Records from a dataset
<file path="src/rtl/memory_arbiter.sv">
// Two-requester memory arbiter: one access outstanding, registered strobes.
// Define ARBITER_ROUND_ROBIN_EN for round-robin; fixed priority to 0 otherwise.
module memory_arbiter #(
  parameter int CORE            = 0,
  parameter int DATA_WIDTH      = 32,
  parameter int ADDRESS_BITS    = 20,
  parameter int SCAN_CYCLES_MIN = 0,
  parameter int SCAN_CYCLES_MAX = 1000
) (
  input  logic                      clock,
  input  logic                      reset,
  input  logic                      req0_read,
  input  logic                      req0_write,
  input  logic [DATA_WIDTH/8-1:0]   req0_byte_en,
  input  logic [ADDRESS_BITS-1:0]   req0_address,
  input  logic [DATA_WIDTH-1:0]     req0_data,
  output logic                      req0_ready,
  output logic                      req0_resp_valid,
  output logic [DATA_WIDTH-1:0]     req0_resp_data,
  input  logic                      req1_read,
  input  logic                      req1_write,
  input  logic [DATA_WIDTH/8-1:0]   req1_byte_en,
  input  logic [ADDRESS_BITS-1:0]   req1_address,
  input  logic [DATA_WIDTH-1:0]     req1_data,
  output logic                      req1_ready,
  output logic                      req1_resp_valid,
  output logic [DATA_WIDTH-1:0]     req1_resp_data,
  input  logic                      memory_ready,
  output logic                      memory_read,
  output logic                      memory_write,
  output logic [DATA_WIDTH/8-1:0]   memory_byte_en,
  output logic [ADDRESS_BITS-1:0]   memory_address,
  output logic [DATA_WIDTH-1:0]     memory_data,
  input  logic                      memory_resp_valid,
  input  logic [DATA_WIDTH-1:0]     memory_resp_data,
  input  logic                      scan
);

  typedef enum logic [1:0] {
    IDLE,
    ISSUE,
    WAIT_RESP
  } state_t;

  state_t      state;
  state_t      state_next;
  logic        owner;
  logic [31:0] cycle;
  logic        pend0;
  logic        pend1;
  logic        win;
  logic        accept;
  logic        resp_hit;

  logic                    sel_read;
  logic                    sel_write;
  logic [DATA_WIDTH/8-1:0] sel_be;
  logic [ADDRESS_BITS-1:0] sel_addr;
  logic [DATA_WIDTH-1:0]   sel_data;

  assign pend0 = req0_read | req0_write;
  assign pend1 = req1_read | req1_write;

`ifdef ARBITER_ROUND_ROBIN_EN
  logic last_grant;

  // Contention goes to whoever did not win last time.
  always_comb begin
    win = ~pend0;
    if (pend0 && pend1) win = ~last_grant;
  end

  // Remember the most recent winner.
  always_ff @(posedge clock) begin
    if (reset) last_grant <= 1'b1;
    else if (accept) last_grant <= win;
  end
`else
  // Requester 0 always wins contention.
  always_comb begin
    win = ~pend0;
  end
`endif

  assign sel_read  = win ? req1_read    : req0_read;
  assign sel_write = win ? req1_write   : req0_write;
  assign sel_be    = win ? req1_byte_en : req0_byte_en;
  assign sel_addr  = win ? req1_address : req0_address;
  assign sel_data  = win ? req1_data    : req0_data;

  // Next-state decode plus accept / response qualifiers.
  always_comb begin
    state_next = state;
    accept     = 1'b0;
    resp_hit   = 1'b0;
    unique case (state)
      IDLE: begin
        if (memory_ready && (pend0 || pend1)) begin
          accept     = ~reset;
          state_next = ISSUE;
        end
      end
      ISSUE: begin
        state_next = memory_read ? WAIT_RESP : IDLE;
      end
      WAIT_RESP: begin
        if (memory_resp_valid) begin
          resp_hit   = ~reset;
          state_next = IDLE;
        end
      end
      default: state_next = IDLE;
    endcase
  end

  assign req0_ready      = accept & ~win;
  assign req1_ready      = accept & win;
  assign req0_resp_valid = resp_hit & ~owner;
  assign req1_resp_valid = resp_hit & owner;
  assign req0_resp_data  = req0_resp_valid ? memory_resp_data : '0;
  assign req1_resp_data  = req1_resp_valid ? memory_resp_data : '0;

  // State, capture registers and free-running cycle counter.
  always_ff @(posedge clock) begin
    if (reset) begin
      state          <= IDLE;
      owner          <= 1'b0;
      cycle          <= 32'd0;
      memory_read    <= 1'b0;
      memory_write   <= 1'b0;
      memory_byte_en <= '0;
      memory_address <= '0;
      memory_data    <= '0;
    end else begin
      state        <= state_next;
      cycle        <= cycle + 32'd1;
      memory_read  <= 1'b0;
      memory_write <= 1'b0;
      if (accept) begin
        owner          <= win;
        memory_read    <= sel_read;
        memory_write   <= sel_write & ~sel_read;
        memory_byte_en <= sel_be;
        memory_address <= sel_addr;
        memory_data    <= sel_data;
      end
    end
  end

`ifndef SYNTHESIS
  localparam logic signed [63:0] SMIN = 64'(SCAN_CYCLES_MIN);
  localparam logic signed [63:0] SMAX = 64'(SCAN_CYCLES_MAX);
  logic signed [63:0] cycle_s;
  assign cycle_s = {32'd0, cycle};

  // Debug trace inside the configured cycle window.
  always_ff @(posedge clock) begin
    if (scan && cycle_s >= SMIN && cycle_s <= SMAX)
      $display("[scan] core=%0d cycle=%0d state=%s owner=%0d rd=%b wr=%b be=%h addr=%h data=%h",
               CORE, cycle, state.name(), owner, memory_read, memory_write,
               memory_byte_en, memory_address, memory_data);
  end
`endif

endmodule
</file>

■ **WORK ITEM**: Could you output every record above exactly as written?

■ **WRITTEN ANSWER**:
<file path="src/rtl/memory_arbiter.sv">
// Two-requester memory arbiter: one access outstanding, registered strobes.
// Define ARBITER_ROUND_ROBIN_EN for round-robin; fixed priority to 0 otherwise.
module memory_arbiter #(
  parameter int CORE            = 0,
  parameter int DATA_WIDTH      = 32,
  parameter int ADDRESS_BITS    = 20,
  parameter int SCAN_CYCLES_MIN = 0,
  parameter int SCAN_CYCLES_MAX = 1000
) (
  input  logic                      clock,
  input  logic                      reset,
  input  logic                      req0_read,
  input  logic                      req0_write,
  input  logic [DATA_WIDTH/8-1:0]   req0_byte_en,
  input  logic [ADDRESS_BITS-1:0]   req0_address,
  input  logic [DATA_WIDTH-1:0]     req0_data,
  output logic                      req0_ready,
  output logic                      req0_resp_valid,
  output logic [DATA_WIDTH-1:0]     req0_resp_data,
  input  logic                      req1_read,
  input  logic                      req1_write,
  input  logic [DATA_WIDTH/8-1:0]   req1_byte_en,
  input  logic [ADDRESS_BITS-1:0]   req1_address,
  input  logic [DATA_WIDTH-1:0]     req1_data,
  output logic                      req1_ready,
  output logic                      req1_resp_valid,
  output logic [DATA_WIDTH-1:0]     req1_resp_data,
  input  logic                      memory_ready,
  output logic                      memory_read,
  output logic                      memory_write,
  output logic [DATA_WIDTH/8-1:0]   memory_byte_en,
  output logic [ADDRESS_BITS-1:0]   memory_address,
  output logic [DATA_WIDTH-1:0]     memory_data,
  input  logic                      memory_resp_valid,
  input  logic [DATA_WIDTH-1:0]     memory_resp_data,
  input  logic                      scan
);

  typedef enum logic [1:0] {
    IDLE,
    ISSUE,
    WAIT_RESP
  } state_t;

  state_t      state;
  state_t      state_next;
  logic        owner;
  logic [31:0] cycle;
  logic        pend0;
  logic        pend1;
  logic        win;
  logic        accept;
  logic        resp_hit;

  logic                    sel_read;
  logic                    sel_write;
  logic [DATA_WIDTH/8-1:0] sel_be;
  logic [ADDRESS_BITS-1:0] sel_addr;
  logic [DATA_WIDTH-1:0]   sel_data;

  assign pend0 = req0_read | req0_write;
  assign pend1 = req1_read | req1_write;

`ifdef ARBITER_ROUND_ROBIN_EN
  logic last_grant;

  // Contention goes to whoever did not win last time.
  always_comb begin
    win = ~pend0;
    if (pend0 && pend1) win = ~last_grant;
  end

  // Remember the most recent winner.
  always_ff @(posedge clock) begin
    if (reset) last_grant <= 1'b1;
    else if (accept) last_grant <= win;
  end
`else
  // Requester 0 always wins contention.
  always_comb begin
    win = ~pend0;
  end
`endif

  assign sel_read  = win ? req1_read    : req0_read;
  assign sel_write = win ? req1_write   : req0_write;
  assign sel_be    = win ? req1_byte_en : req0_byte_en;
  assign sel_addr  = win ? req1_address : req0_address;
  assign sel_data  = win ? req1_data    : req0_data;

  // Next-state decode plus accept / response qualifiers.
  always_comb begin
    state_next = state;
    accept     = 1'b0;
    resp_hit   = 1'b0;
    unique case (state)
      IDLE: begin
        if (memory_ready && (pend0 || pend1)) begin
          accept     = ~reset;
          state_next = ISSUE;
        end
      end
      ISSUE: begin
        state_next = memory_read ? WAIT_RESP : IDLE;
      end
      WAIT_RESP: begin
        if (memory_resp_valid) begin
          resp_hit   = ~reset;
          state_next = IDLE;
        end
      end
      default: state_next = IDLE;
    endcase
  end

  assign req0_ready      = accept & ~win;
  assign req1_ready      = accept & win;
  assign req0_resp_valid = resp_hit & ~owner;
  assign req1_resp_valid = resp_hit & owner;
  assign req0_resp_data  = req0_resp_valid ? memory_resp_data : '0;
  assign req1_resp_data  = req1_resp_valid ? memory_resp_data : '0;

  // State, capture registers and free-running cycle counter.
  always_ff @(posedge clock) begin
    if (reset) begin
      state          <= IDLE;
      owner          <= 1'b0;
      cycle          <= 32'd0;
      memory_read    <= 1'b0;
      memory_write   <= 1'b0;
      memory_byte_en <= '0;
      memory_address <= '0;
      memory_data    <= '0;
    end else begin
      state        <= state_next;
      cycle        <= cycle + 32'd1;
      memory_read  <= 1'b0;
      memory_write <= 1'b0;
      if (accept) begin
        owner          <= win;
        memory_read    <= sel_read;
        memory_write   <= sel_write & ~sel_read;
        memory_byte_en <= sel_be;
        memory_address <= sel_addr;
        memory_data    <= sel_data;
      end
    end
  end

`ifndef SYNTHESIS
  localparam logic signed [63:0] SMIN = 64'(SCAN_CYCLES_MIN);
  localparam logic signed [63:0] SMAX = 64'(SCAN_CYCLES_MAX);
  logic signed [63:0] cycle_s;
  assign cycle_s = {32'd0, cycle};

  // Debug trace inside the configured cycle window.
  always_ff @(posedge clock) begin
    if (scan && cycle_s >= SMIN && cycle_s <= SMAX)
      $display("[scan] core=%0d cycle=%0d state=%s owner=%0d rd=%b wr=%b be=%h addr=%h data=%h",
               CORE, cycle, state.name(), owner, memory_read, memory_write,
               memory_byte_en, memory_address, memory_data);
  end
`endif

endmodule
</file>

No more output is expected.